Railroad Museum of Pennsylvania

A state-owned railroad museum in Strasburg plans to build a $6.1 million roundhouse of the type used to service and repair locomotives during the glory days of American rail.

Director Charlie Fox of the Railroad Museum of Pennsylvania said the structure will provide shelter for the most significant pieces of the museum’s collection.

“We have taken the historical essence of old fashioned roundhouses, and we’re building a new exhibit building which will have most of those characteristics,” he said. “This will allow us to put six steam locomotives that were built by or for the Pennsylvania Railroad under cover.”

The roundhouse will be open to the public, and Fox said its look was chosen for that reason.

“These buildings were constructed in such a way to make maximum use of natural lighting,” he said. “So they really lend themselves quite well to the purposes of a railroad museum. So we’ll have a modern structure that still uses the old materials of brick and steel and glass.”  

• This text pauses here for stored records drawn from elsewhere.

What follows belongs to an exercise in optimizing a design on an open flow for small area, a short achievable clock period and few clock cycles; a production flow would make more cautious choices.
Function was checked by simulation only, so behaviour that the tests miss may differ from the original.
Power figures rest on the tool's default switching activity, not on a simulated workload.

`design/flow/design.v`:
```
module twb_flash_engine (
    input  wire        clk,
    input  wire        rst,
    input  wire        cmd_valid,
    output wire        cmd_ready,
    input  wire        cmd_verify,       
    input  wire [15:0] cmd_length,       
    input  wire [15:0] cmd_start_page,
    input  wire [7:0]  cmd_page_size,    
    input  wire        buf_valid,
    output wire        buf_ready,
    input  wire [7:0]  buf_data,
    output wire        tx_valid,
    input  wire        tx_ready,
    output wire [7:0]  tx_data,
    output wire        tx_last,
    input  wire        ack_valid,
    output wire        ack_ready,
    input  wire        ack_ok,
    input  wire        rx_valid,
    output wire        rx_ready,
    input  wire [7:0]  rx_data,
    output reg         rsp_valid,
    output reg  [2:0]  rsp_status,
    output reg  [15:0] rsp_page
);
    localparam [2:0] ST_OK      = 3'd0;
    localparam [2:0] ST_TRANS   = 3'd1;
    localparam [2:0] ST_NOTNEG  = 3'd3;
    localparam [2:0] ST_MISMATCH = 3'd5;
    localparam [3:0] S_IDLE  = 4'd0,
                     S_SETUP = 4'd1,
                     S_HDR   = 4'd2,
                     S_DATA  = 4'd3,
                     S_ACK   = 4'd4,
                     S_READ  = 4'd5,
                     S_CMP   = 4'd6,
                     S_NEXT  = 4'd7,
                     S_DONE  = 4'd8;
    function [15:0] crc16_upd;
        input [15:0] acc;
        input [7:0]  b;
        integer k;
        reg [15:0] c;
        begin
            c = acc ^ {8'h00, b};
            for (k = 0; k < 8; k = k + 1) begin
                if (c[0]) c = (c >> 1) ^ 16'hA001;
                else      c = c >> 1;
            end
            crc16_upd = c;
        end
    endfunction
    reg [3:0]  state;
    reg        verify;
    reg [15:0] length;
    reg [15:0] start_page;
    reg [7:0]  page_size;
    reg [16:0] page;         
    reg [1:0]  hdr_idx;
    reg [7:0]  byte_idx;     
    reg [16:0] img_pos;      
    reg [15:0] crc_rd;
    reg [15:0] crc_ex;
    reg [2:0]  result;
    wire [15:0] page_index = start_page + page[15:0];
    wire [23:0] page_addr  = page_index * page_size;    
    wire        pad        = (img_pos >= {1'b0, length});
    wire [7:0]  exp_byte   = pad ? 8'hFF : buf_data;
    wire        last_byte  = (byte_idx == page_size - 8'd1);
    reg [7:0] hdr_byte;
    always @(*) begin
        case (hdr_idx)
            2'd0: hdr_byte = 8'h02;
            2'd1: hdr_byte = 8'h01;
            2'd2: hdr_byte = page_addr[15:8];
            default: hdr_byte = page_addr[7:0];
        endcase
    end
    wire [7:0] rd_adj = rx_data;
    wire [7:0] ex_adj = (rx_data == 8'hFF) ? 8'hFF : exp_byte;
    assign cmd_ready = (state == S_IDLE);
    assign tx_valid  = (state == S_HDR) || (state == S_DATA && (pad || buf_valid));
    assign tx_data   = (state == S_HDR) ? hdr_byte : exp_byte;
    assign tx_last   = (state == S_HDR) ? (hdr_idx == 2'd3 && verify) : last_byte;
    assign buf_ready = (state == S_DATA && tx_ready && !pad) ||
                       (state == S_READ && rx_valid && !pad);
    assign ack_ready = (state == S_ACK);
    assign rx_ready  = (state == S_READ) && (pad || buf_valid);
    wire data_fire = (state == S_DATA) && tx_valid && tx_ready;
    wire read_fire = (state == S_READ) && rx_valid && rx_ready;
    always @(posedge clk) begin
        if (rst) begin
            state      <= S_IDLE;
            verify     <= 1'b0;
            length     <= 16'd0;
            start_page <= 16'd0;
            page_size  <= 8'd0;
            page       <= 17'd0;
            hdr_idx    <= 2'd0;
            byte_idx   <= 8'd0;
            img_pos    <= 17'd0;
            crc_rd     <= 16'd0;
            crc_ex     <= 16'd0;
            result     <= ST_OK;
            rsp_valid  <= 1'b0;
            rsp_status <= 3'd0;
            rsp_page   <= 16'd0;
        end else begin
            rsp_valid <= 1'b0;
            case (state)
                S_IDLE: begin
                    if (cmd_valid) begin
                        verify     <= cmd_verify;
                        length     <= cmd_length;
                        start_page <= cmd_start_page;
                        page_size  <= cmd_page_size;
                        state      <= S_SETUP;
                    end
                end
                S_SETUP: begin
                    page    <= 17'd0;
                    img_pos <= 17'd0;
                    hdr_idx <= 2'd0;
                    result  <= ST_OK;
                    if (page_size == 8'd0) begin
                        result <= ST_NOTNEG;
                        state  <= S_DONE;
                    end else if (length == 16'd0) begin
                        state  <= S_DONE;
                    end else begin
                        state  <= S_HDR;
                    end
                end
                S_HDR: begin
                    if (tx_ready) begin
                        hdr_idx <= hdr_idx + 2'd1;
                        if (hdr_idx == 2'd3) begin
                            byte_idx <= 8'd0;
                            state    <= verify ? S_ACK : S_DATA;
                        end
                    end
                end
                S_DATA: begin
                    if (data_fire) begin
                        byte_idx <= byte_idx + 8'd1;
                        img_pos  <= img_pos + 17'd1;
                        if (last_byte) state <= S_ACK;
                    end
                end
                S_ACK: begin
                    if (ack_valid) begin
                        if (!ack_ok) begin
                            result <= ST_TRANS;
                            state  <= S_DONE;
                        end else if (verify) begin
                            crc_rd <= 16'd0;
                            crc_ex <= 16'd0;
                            state  <= S_READ;
                        end else begin
                            state  <= S_NEXT;
                        end
                    end
                end
                S_READ: begin
                    if (read_fire) begin
                        crc_rd   <= crc16_upd(crc_rd, rd_adj);
                        crc_ex   <= crc16_upd(crc_ex, ex_adj);
                        byte_idx <= byte_idx + 8'd1;
                        img_pos  <= img_pos + 17'd1;
                        if (last_byte) state <= S_CMP;
                    end
                end
                S_CMP: begin
                    if (crc_rd != crc_ex) begin
                        result <= ST_MISMATCH;
                        state  <= S_DONE;
                    end else begin
                        state  <= S_NEXT;
                    end
                end
                S_NEXT: begin
                    hdr_idx <= 2'd0;
                    if (img_pos >= {1'b0, length}) begin
                        state <= S_DONE;
                    end else begin
                        page  <= page + 17'd1;
                        state <= S_HDR;
                    end
                end
                S_DONE: begin
                    rsp_valid  <= 1'b1;
                    rsp_status <= result;
                    rsp_page   <= (result == ST_OK || result == ST_NOTNEG) ? 16'd0 : page_index;
                    state      <= S_IDLE;
                end
                default: state <= S_IDLE;
            endcase
        end
    end
endmodule
```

When steam locomotives were the source of pulling power for railroads, roundhouses were a necessity. They provided a way for trains to be turned around and also provided an area for train mechanics to repair any damage.

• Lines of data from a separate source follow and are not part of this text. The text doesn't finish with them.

Context: an optimization exercise on an open-source flow, tuned for small area, a short achievable clock period and few clock cycles. The choices shown serve that exercise and are no tape-out recipe.
At most, simulation tests tie the RTL to the original design; equivalence was not proved.
No activity file was given, so power comes from the tool's default toggle rates.

north:
// bk_unpack
module bk_unpack (
    input  wire        clk,
    input  wire        rst,             
    input  wire        start,           
    input  wire [15:0] packed_size,
    input  wire [15:0] unpacked_size,
    input  wire [15:0] buf_len,
    output wire        idle,
    output reg         done,            
    output reg  [3:0]  status,
    output reg         mem_req,
    output reg         mem_we,
    output reg  [15:0] mem_addr,
    output wire [7:0]  mem_wdata,
    input  wire        mem_gnt,
    input  wire [7:0]  mem_rdata
);
    localparam [3:0] ST_OK        = 4'd0,
                     ST_CHECKSUM  = 4'd1,
                     ST_TRAILER   = 4'd3,
                     ST_BUFSMALL  = 4'd4,
                     ST_SIZE      = 4'd5,
                     ST_READBND   = 4'd6,
                     ST_WRITEBND  = 4'd7,
                     ST_REFBND    = 4'd8;
    localparam [5:0] PF_AT = 6'd8;
    localparam [2:0] S_IDLE = 3'd0,
                     S_TRL  = 3'd1,    
                     S_NORM = 3'd2,    
                     S_HDR  = 3'd3,    
                     S_H2   = 3'd4,    
                     S_LIT  = 3'd5,    
                     S_REF  = 3'd6,    
                     S_FIN  = 3'd7;    
    reg  [2:0]  st;
    reg  [15:0] rptr;      
    reg  [2:0]  pf_iss;    
    reg  [2:0]  nx_cnt;    
    reg  [31:0] nxt;
    reg  [31:0] chunk;
    reg  [31:0] crc;
    reg  [5:0]  pos;       
  ...
clock: 6.0 ns
lec_check: 0
cap_margin: 20
core_margin: 2
core_utilization: 65
setup_slack_margin: 2.0
slew_margin: 20
standard.sh (not shown) runs the stock make flow with config.mk's settings and CLKGATE_MAP_FILE= SYNTH_SCRIPT=/design/flow/synth_recipe.tcl, a recipe that flattens the netlist after the stock synthesis.
==> flow/flow/run.sh <==
#!/bin/bash
# Layout: the standard ORFS flow (standard.sh, unchanged synthesis and
# steps), with the port buffers that global placement inserts made
# sky130_fd_sc_hd__buf_1 cells instead of the default pick. Every input and
# output port still gets its own buffer. make's output goes to
# standard_flow.log; each ORFS step keeps its own log under orfs/logs/.
set -euo pipefail
export BUFFER_PORTS_ARGS="-buffer_cell sky130_fd_sc_hd__buf_1"
bash ./standard.sh > standard_flow.log 2>&1
> inputs changed (north -> south)
# north
export LEC_CHECK = 0
export CAP_MARGIN = 20
export CORE_MARGIN = 2
export CORE_UTILIZATION = 65
export SETUP_SLACK_MARGIN = 2.0
export SLEW_MARGIN = 20
create_clock -name core_clock -period 6.0 [get_ports {clk}]
# south
export LEC_CHECK = 0
export CAP_MARGIN = 20
export CORE_MARGIN = 2
export CORE_UTILIZATION = 65
export SETUP_SLACK_MARGIN = 2.2
export SLEW_MARGIN = 20
create_clock -name core_clock -period 6.0 [get_ports {clk}]
## What came out
- Both conditions hold for north: the flow ran to the end and the final layout passed the timing, design-rule and antenna checks.
- south: flow completed, timing, DRC and antenna clean
- Taking north as the reference, in south net switching power figure higher; depth of the worst register-to-register path now larger; cell area after layout went up 370 µm².
- For the proportion of power drawn by flip-flops and latches, south came in 0.7 points lower than north did.
- north vs south, source of the critical timing path: rptr[3] vs op_pf
No run of this note included a check of the RTL's function; only the layout flow was run.

========
Another version of the RTL of bk_unpack (not shown whole).
Size in the first run: about 230 flip-flops, ~0.017 mm^2 of cells after synthesis.
clock: 6.0 ns
lec_check: 0
cap_margin: 20
core_margin: 2
core_utilization: 65
cts_buf_list: sky130_fd_sc_hd__clkbuf_8
cts_cluster_size: 40
setup_slack_margin: 2.2
slew_margin: 20
Scripts as last shown in full above: flow/flow/run.sh
Testbench counts at the start, summed over its fixed seeds: cycles 118,040.
Rerun with:
--- a/flow/config.mk
+++ b/flow/config.mk
@@ -12,2 +12,3 @@
 export CTS_CLUSTER_SIZE = 40
+export PLACE_DENSITY = 0.75
 export SETUP_SLACK_MARGIN = 2.2
Setup slack got worse by 0.038 ns.
Register-to-register slack is worse by 0.04 ns.
Cell area hardly moves.
Power decreases by 1.2%.
Maximum frequency drops by about 1%.
Combinational power grows by about 0.5%.
Synthesized cell count is unchanged.
Rerun with:
--- a/flow/config.mk
+++ b/flow/config.mk
@@ -10,6 +10,3 @@
 export CORE_UTILIZATION = 65
-export CTS_BUF_LIST = sky130_fd_sc_hd__clkbuf_8
-export CTS_CLUSTER_SIZE = 40
-export PLACE_DENSITY = 0.75
-export SETUP_SLACK_MARGIN = 2.2
+export SETUP_SLACK_MARGIN = 2.7
 export SLEW_MARGIN = 20
Outcome:
- The changed run finished clean
- synthesized cell count does not change
- sequential share of layout area went down by 3.3 points
- via count rose by a few percent
- worst setup slack improved by 0.23 ns
- wire length climbs by roughly a tenth

========
## run C
bk_unpack, a different RTL version from the one above (not shown whole).
Size in the first run: ~1800 cells after synthesis, about 92 I/O pins, roughly 16000 um^2 of cells after synthesis.
==> flow/config.mk <==
export PLATFORM = sky130hd
export DESIGN_NAME = bk_unpack
export DESIGN_NICKNAME = bk_unpack
export VERILOG_FILES = /design/flow/design.v
export SDC_FILE = /design/flow/constraint.sdc
export NUM_CORES = 4
export LEC_CHECK = 0
export CAP_MARGIN = 0
export CORE_MARGIN = 2
export CORE_UTILIZATION = 65
export GPL_ROUTABILITY_DRIVEN = 0
export SETUP_SLACK_MARGIN = 2.2
export SLEW_MARGIN = 0
==> flow/constraint.sdc <==
create_clock -name core_clock -period 6.0 [get_ports {clk}]
set_input_delay 1.2000 -clock core_clock [delete_from_list [all_inputs] [get_ports {clk}]]
set_output_delay 1.2000 -clock core_clock [all_outputs]
set_load 0.01 [all_outputs]
Scripts as last shown in full above: flow/flow/run.sh
For run B, these inputs were changed with respect to run C:
Settings: a change of CAP_MARGIN from 0 to 20; a deleted GPL_ROUTABILITY_DRIVEN that had been 0; a change of SLEW_MARGIN from 0 to 20.
### Flow results
Net count after synthesis came out exactly the same in run C and run B. Comparing run C and run B, the higher total wire length is on run B. Run B: worst setup slack is 0.089 ns higher than what run C reported. Global-route usage (lower): run C. Compared with run C, in run B starting DRC count in detailed routing higher; fraction of area in registers saw little to no change; share of cells above drive strength 1 down 0.44 points; final cell count decreased by 0.89% relative to the old numbers. Detailed-route wire length per cell is higher on run B. Run B finished all stages; the layout is clean. Compared with run C, final-layout clock buffer total in run B decreased by more than 10%. Run C vs run B, worst setup path startpoint: pos[4]$_DFFE_PP_ vs pf_iss[1]$_DFFE_PN_. Relative to run C, final design utilization has increased by 0.29 points in run B.
No functional check of the RTL was part of any run of this note.

========
bk_unpack again, from the RTL that the note above started with.
export LEC_CHECK = 0
export CAP_MARGIN = 20
export CORE_MARGIN = 2
export CORE_UTILIZATION = 55
export SETUP_SLACK_MARGIN = 2.2
export SLEW_MARGIN = 20
create_clock -name core_clock -period 6.0 [get_ports {clk}]
Scripts as last shown in full above: flow/flow/run.sh
The starting point went through all stages and came out clean.
Then changed:
- CAP_MARGIN: 20 -> 0
- CORE_UTILIZATION: 55 -> 65
- SLEW_MARGIN: 20 -> 0
Setup slack got worse by 0.029 ns.
Power is about the same.
Cell area shrinks slightly.
Routed wire length is lower slightly.
No run of this note included a check of the RTL's function; only the layout flow was run.

========
Another version of the RTL of bk_unpack (not shown whole).
Size: ~1,700 cells after synthesis, roughly 230 flip-flops, ~92 I/O pins, roughly 17,000 µm² of cells after synthesis.
==> flow/design.v (excerpt) <==
module bk_unpack (
    input  wire        clk,
    input  wire        rst,             
    input  wire        start,           
    input  wire [15:0] packed_size,
    input  wire [15:0] unpacked_size,
    input  wire [15:0] buf_len,
    output wire        idle,
    output reg         done,            
    output reg  [3:0]  status,
    output reg         mem_req,
    output reg         mem_we,
    output reg  [15:0] mem_addr,
    output wire [7:0]  mem_wdata,
    input  wire        mem_gnt,
    input  wire [7:0]  mem_rdata
);
Settings: LEC_CHECK=0, CAP_MARGIN=20, CORE_MARGIN=2, CORE_UTILIZATION=65, CTS_BUF_LIST=sky130_fd_sc_hd__clkbuf_8, CTS_CLUSTER_SIZE=40, SETUP_SLACK_MARGIN=2.4, SLEW_MARGIN=20; clock period 6.0 ns.
Scripts as last shown in full above: flow/flow/run.sh
Rerun with:
- SETUP_SLACK_MARGIN: 2.4 -> 2.2
Final area fell by 4.5%; total power fell by 1.6%; hold slack barely changes; fmax rose by 3.4%; core utilization fell by 3.4 points; final cell count fell by 2.6%; first-iteration DRC count fell by 5.2%; sequential share of layout area rose by 1.6 points; synthesized area does not change.
No run of this note included a check of the RTL's function; only the layout flow was run.

========
Another version of the RTL of bk_unpack (not shown whole).
For scale: ~92 I/O pins.
clock: 6.0 ns
lec_check: 0
cap_margin: 20
core_margin: 2
core_utilization: 65
setup_slack_margin: 2.0
slew_margin: 20
Scripts as last shown in full above: flow/flow/run.sh
The starting point produced a clean layout.
Testbench counts at the start, summed over its fixed seeds: cycles 117,870.
Then changed:
==> flow/run.sh (new file) <==
#!/bin/bash
# synth_recipe.tcl (not shown) runs the flow's synth.tcl, then flattens the netlist and writes it again
# the make line also repeats each setting of config.mk as NAME=value (left out here)
make -C /OpenROAD-flow-scripts/flow DESIGN_CONFIG=/design/flow/config.mk WORK_HOME=/design/flow/orfs CLKGATE_MAP_FILE= SYNTH_SCRIPT=/design/flow/synth_recipe.tcl finish
removed: flow/flow/run.sh
removed: flow/standard.sh
The new run ran to the end with no violations.
Global-route usage is higher by 0.88 points.
Critical path depth is lower by 3.
Via count goes up by 2.3%.
Wire length is higher by 3.9%.
Non-clock buffer count climbs by 14.
Die area does not change.
Count of clock-buffer cells in the layout decreases by 2.
Total power goes up by 8.8%.
Flip-flop and latch count stays the same.
Then changed:
==> flow/flow/run.sh (new file) <==
#!/bin/bash
# Layout: the standard ORFS flow (standard.sh, unchanged synthesis and
# steps), with the port buffers that global placement inserts made
# sky130_fd_sc_hd__buf_1 cells instead of the default pick. Every input and
# output port still gets its own buffer. make's output goes to
# standard_flow.log; each ORFS step keeps its own log under orfs/logs/.
set -euo pipefail
export BUFFER_PORTS_ARGS="-buffer_cell sky130_fd_sc_hd__buf_1"
bash ./standard.sh > standard_flow.log 2>&1
==> flow/standard.sh (new file) <==
#!/bin/bash
# synth_recipe.tcl (not shown) runs the flow's synth.tcl, then flattens the netlist and writes it again
# the make line also repeats each setting of config.mk as NAME=value (left out here)
make -C /OpenROAD-flow-scripts/flow DESIGN_CONFIG=/design/flow/config.mk WORK_HOME=/design/flow/orfs CLKGATE_MAP_FILE= SYNTH_SCRIPT=/design/flow/synth_recipe.tcl "${@:-finish}"
Settings changed: SETUP_SLACK_MARGIN 2.0 to 2.4.
removed: flow/run.sh
The new run passed the timing, design-rule and antenna checks.
Count of clock-buffer cells in the layout grows by 3.
Combinational power shrinks by a few percent.
Design area decreases slightly.
Cell count went up slightly.
Core utilization falls by 0.27 points.
Worst setup slack gets better by 0.23 ns.
Via count climbs by a few percent.
Clock skew shrinks by 0.011 ns.
Worst hold slack is better by 0.0034 ns.
Synthesized cell count stays the same.
Non-clock buffer count is higher by 38.

========
## job 9291
RTL: one of the versions met above, not the one the previous note started from.
Size: ~1800 cells after synthesis, about 230 flip-flops, about 92 I/O pins, about 17000 um^2 of cells after synthesis.
export LEC_CHECK = 0
export CAP_MARGIN = 20
export CORE_MARGIN = 2
export CORE_UTILIZATION = 65
export CTS_BUF_LIST = sky130_fd_sc_hd__clkbuf_8
export CTS_CLUSTER_SIZE = 40
export PLACE_DENSITY = 0.45
export SETUP_SLACK_MARGIN = 2.2
export SLEW_MARGIN = 20
create_clock -name core_clock -period 6.0 [get_ports {clk}]
==> flow/flow/run.sh <==
#!/bin/bash
# Layout: the standard ORFS flow (standard.sh, unchanged synthesis and
# steps), with the port buffers that global placement inserts made
# sky130_fd_sc_hd__buf_1 cells instead of the default pick. Every input and
# output port still gets its own buffer. make's output goes to
# standard_flow.log; each ORFS step keeps its own log under orfs/logs/.
set -euo pipefail
export BUFFER_PORTS_ARGS="-buffer_cell sky130_fd_sc_hd__buf_1"
bash ./standard.sh > standard_flow.log 2>&1
Testbench counts of job 9291, summed over its fixed seeds: cycles 118,040.
The inputs of job 6149 differ from those of job 9291 as listed below.
- clearing CTS_CLUSTER_SIZE, which used to be 40
- clearing CTS_BUF_LIST, which used to be sky130_fd_sc_hd__clkbuf_8
- clearing PLACE_DENSITY, which used to be 0.45
Results
- Job 6149 vs job 9291, post-layout worst setup margin went down by 0.0040 ns.
- Number of global-route vias before repair essentially unchanged between job 9291 and job 6149.
- In the reports for job 6149 and job 9291, the smaller DRC marker count from the first detailed-route iteration belongs to job 6149.
- Job 6149 and job 9291 ended up with nearly the same worst hold slack.
diff inputs: job 6149 => job 6610
- an added CTS_BUF_LIST of sky130_fd_sc_hd__clkbuf_4 sky130_fd_sc_hd__clkbuf_8
Findings:
- Part of the cycle the worst path needs: job 6149 and job 6610 compared, higher one is job 6149
- Between job 6149 and job 6610, the final standard cell area without fillers does not differ in any meaningful way.
- Going from job 6149 to job 6610, global-route wire length before repair fell by 400 um; core utilization went down by 0.19 points.
- Lower number of buffers created by CTS was reported by job 6149, not job 6610.
- Looking at job 6149 and job 6610, the sequential cell area share is a wash.
- Looking at signed area change from the synthesized netlist to the final layout, job 6610 sits 0.28 points lower than job 6149 does.

========
bk_unpack, a different RTL version from the one above (not shown whole).
Size: ~1,800 cells after synthesis, ~220 flip-flops, roughly 92 I/O pins, roughly 17,000 um^2 of cells after synthesis.
Settings: LEC_CHECK=0, CAP_MARGIN=20, CORE_MARGIN=2, CORE_UTILIZATION=40, SETUP_SLACK_MARGIN=2.5, SLEW_MARGIN=20; clock period 6.0 ns.
run.sh (not shown) runs the stock make flow with config.mk's settings and CLKGATE_MAP_FILE= SYNTH_SCRIPT=/design/flow/synth_recipe.tcl, a recipe that flattens the netlist after the stock synthesis.
Stock flow here: none of the scripts above is used.
Next try:
- SETUP_SLACK_MARGIN: 2.5 -> 2.0
Wire length fell slightly.
Via count goes down by a few percent.
Register-to-register slack got worse by 0.24 ns.
Sequential power hardly moves.
Utilization fell by 3.3 points.
Function was not checked in any run of this note: the RTL went through the layout flow alone.

========
== the baseline ==
Another version of the RTL of bk_unpack (not shown whole).
Size in the first run: about 1800 cells after synthesis, about 220 flip-flops, roughly 92 I/O pins, roughly 17000 sq um of cells after synthesis.
// bk_unpack
module bk_unpack (
    input  wire        clk,
    input  wire        rst,             
    input  wire        start,           
    input  wire [15:0] packed_size,
    input  wire [15:0] unpacked_size,
    input  wire [15:0] buf_len,
    output wire        idle,
    output reg         done,            
    output reg  [3:0]  status,
    output reg         mem_req,
    output reg         mem_we,
    output reg  [15:0] mem_addr,
    output wire [7:0]  mem_wdata,
    input  wire        mem_gnt,
    input  wire [7:0]  mem_rdata
);
==> flow/config.mk <==
export PLATFORM = sky130hd
export DESIGN_NAME = bk_unpack
export DESIGN_NICKNAME = bk_unpack
export VERILOG_FILES = /design/flow/design.v
export SDC_FILE = /design/flow/constraint.sdc
export NUM_CORES = 4
export LEC_CHECK = 0
export CAP_MARGIN = 20
export CORE_MARGIN = 2
export CORE_UTILIZATION = 40
export SETUP_SLACK_MARGIN = 2.5
export SLEW_MARGIN = 20
==> flow/constraint.sdc <==
create_clock -name core_clock -period 6.0 [get_ports {clk}]
set_input_delay 1.2000 -clock core_clock [delete_from_list [all_inputs] [get_ports {clk}]]
set_output_delay 1.2000 -clock core_clock [all_outputs]
set_load 0.01 [all_outputs]
The baseline | status: complete | timing, DRC, antenna: pass
#### Input delta (the candidate over the baseline)
-- flow/config.mk --
<<< the baseline, line 9
export CORE_MARGIN = 2
export CORE_UTILIZATION = 40
export SETUP_SLACK_MARGIN = 2.5
export SLEW_MARGIN = 20
>>> the candidate, line 9
export CORE_MARGIN = 2
export CORE_UTILIZATION = 40
export SETUP_SLACK_MARGIN = 2.0
export SLEW_MARGIN = 20
Findings:
Taking the candidate over the baseline, the sum of met2 wire segment lengths after detailed routing ratio works out to 0.950. The candidate vs the baseline: total via count in the routed design down in the candidate. Between the baseline and the candidate, the flow reports number of clock buffers in the layout increasing by more than 10%. Diff the baseline -> the candidate: last weighted congestion value of the routability-driven placer decreased by about 7% relative to the old numbers; count of mapped cells out of synthesis held; clock-pin slew reported for the worst setup and hold paths after clock tree synthesis now sits at about the same level; cell leakage power decreased by 0.70 nW relative to the old numbers. In the flow results for the baseline and the candidate, the clock network fraction of design power is larger on the candidate.
Function was not checked in any run of this note: the RTL went through the layout flow alone.

[port drivers added, routing unchanged]
How much do the figures lean on ideal ports? The routed layouts below were timed once more, with nothing changed but the port constraints.
Step 1, drivers: a clkbuf_16 drives clk and a buf_2 each remaining input, both assumed.
Step 2 also shifts input and output timing later by t, the mid clock arrival at the registers, as if the neighbouring blocks saw the same clock.
a / b / c = ideal ports / drivers / drivers and shift; a / b = the first two.
run	shift t [ns]	setup WS [ns]	pins driven straight from the clock port
north	0.592	2.040 / 2.040 / 1.597	1
south	0.603	2.207 / 2.207 / 1.865	1
the first run of note 2	0.606	2.289 / 2.289 / 1.852	1
the second run of note 2	0.617	2.251 / 2.251 / 1.703	1
the third run of note 2	0.599	2.482 / 2.482 / 2.025	1
run C	0.585	2.157 / 2.157 / 2.157	1
run B	0.600	2.246 / 2.246 / 2.182	1
the first run of note 4	0.595	2.266 / 2.266 / 2.202	1
the second run of note 4	0.599	2.237 / 2.237 / 2.172	1
the first run of note 5	0.593	2.165 / 2.165 / 1.978	1
the second run of note 5	0.609	2.290 / 2.290 / 1.814	1
the first run of note 6	0.589	2.117 / 2.117 / 1.649	1
the second run of note 6	0.583	2.065 / 2.064 / 1.482	1
the third run of note 6	0.583	2.296 / 2.296 / 1.968	1
job 9291	0.606	2.289 / 2.289 / 1.852	1
job 6149	0.601	2.285 / 2.285 / 1.865	1
job 6610	0.606	2.298 / 2.298 / 1.839	1
the first run of note 8	0.621	2.335 / 2.335 / 1.959	1
the second run of note 8	0.619	2.097 / 2.074 / 1.538	1
the baseline	0.605	2.362 / 2.362 / 1.962	1
the candidate	0.614	2.108 / 2.108 / 1.627	1
After both steps setup and hold are still met in every run listed. The setup slack of the second run of note 6, which loses most, moves by -0.001 ns with the drivers and by -0.583 ns with both steps.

When diesel locomotives became the more popular choice over steam in the late 1940s/1950s, roundhouses became functionally obsolete. Diesel engines don’t have to be turned around and are much easier to fix. Because of this, Fox estimates there are fewer than six roundhouses left in the state.

While the locomotives won’t be turned around, Fox says it will still be used as an area to refurbish locomotives.

“We will be restoring each of the locomotives that will be in the roundhouse in turn, and each of the restorations takes us about four or five years,” he said. “The first restoration is actually underway and will be complete about the time the roundhouse opens.”  

The museum is finalizing the design and then will open up construction bidding. Fox said the museum plans to break ground in the spring of next year on the 1,600-square-foot roundhouse and open it by late 2015.